Which lines run from the start of the data below to the line containing "run.sh (not shown)"? Set them down exactly, with none added.

══ EXERCISE INPUT ══

What follows belongs to an exercise in optimizing a design on an open flow for a short achievable clock period and few clock cycles per item; a production flow would make more cautious choices.
Function was checked by simulation only, so behaviour that the tests miss may differ from the original.
Power figures rest on the tool's default switching activity, not on a simulated workload.

==> flow/design.v (excerpt) <==
module yay0_dec (
    input  wire        clk,
    input  wire        rst,         
    input  wire        start,       
    input  wire [31:0] base,        
    input  wire [31:0] in_len,      
    input  wire [31:0] out_cap,     
    output wire        busy,
    output wire        done,        
    output wire [3:0]  err,         
    output wire [31:0] size,        
    output reg         in_re,
    output reg  [31:0] in_addr,
    input  wire [7:0]  in_rdata,
    output reg         out_we,
    output reg  [31:0] out_waddr,
    output reg  [7:0]  out_wdata,
    output reg         out_re,
    output reg  [31:0] out_raddr,
    input  wire [7:0]  out_rdata
);
make LEC_CHECK=0 CAP_MARGIN=20 CORE_MARGIN=2 CORE_UTILIZATION=60 CTS_CLUSTER_DIAMETER=100 CTS_CLUSTER_SIZE=20 SETUP_SLACK_MARGIN=5 SLEW_MARGIN=20 finish   # period 8.0 ns
run.sh (not shown) runs the stock make flow with config.mk's settings and CLKGATE_MAP_FILE= SYNTH_SCRIPT=/design/flow/synth_recipe.tcl, a recipe that flattens the netlist after the stock synthesis.
Testbench counts at the start, summed over its fixed seeds: cycles 236,650, bytes 233,110.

═══

SOLUTION FOR THIS EXERCISE.
What follows belongs to an exercise in optimizing a design on an open flow for a short achievable clock period and few clock cycles per item; a production flow would make more cautious choices.
Function was checked by simulation only, so behaviour that the tests miss may differ from the original.
Power figures rest on the tool's default switching activity, not on a simulated workload.

==> flow/design.v (excerpt) <==
module yay0_dec (
    input  wire        clk,
    input  wire        rst,         
    input  wire        start,       
    input  wire [31:0] base,        
    input  wire [31:0] in_len,      
    input  wire [31:0] out_cap,     
    output wire        busy,
    output wire        done,        
    output wire [3:0]  err,         
    output wire [31:0] size,        
    output reg         in_re,
    output reg  [31:0] in_addr,
    input  wire [7:0]  in_rdata,
    output reg         out_we,
    output reg  [31:0] out_waddr,
    output reg  [7:0]  out_wdata,
    output reg         out_re,
    output reg  [31:0] out_raddr,
    input  wire [7:0]  out_rdata
);
make LEC_CHECK=0 CAP_MARGIN=20 CORE_MARGIN=2 CORE_UTILIZATION=60 CTS_CLUSTER_DIAMETER=100 CTS_CLUSTER_SIZE=20 SETUP_SLACK_MARGIN=5 SLEW_MARGIN=20 finish   # period 8.0 ns
run.sh (not shown) runs the stock make flow with config.mk's settings and CLKGATE_MAP_FILE= SYNTH_SCRIPT=/design/flow/synth_recipe.tcl, a recipe that flattens the netlist after the stock synthesis.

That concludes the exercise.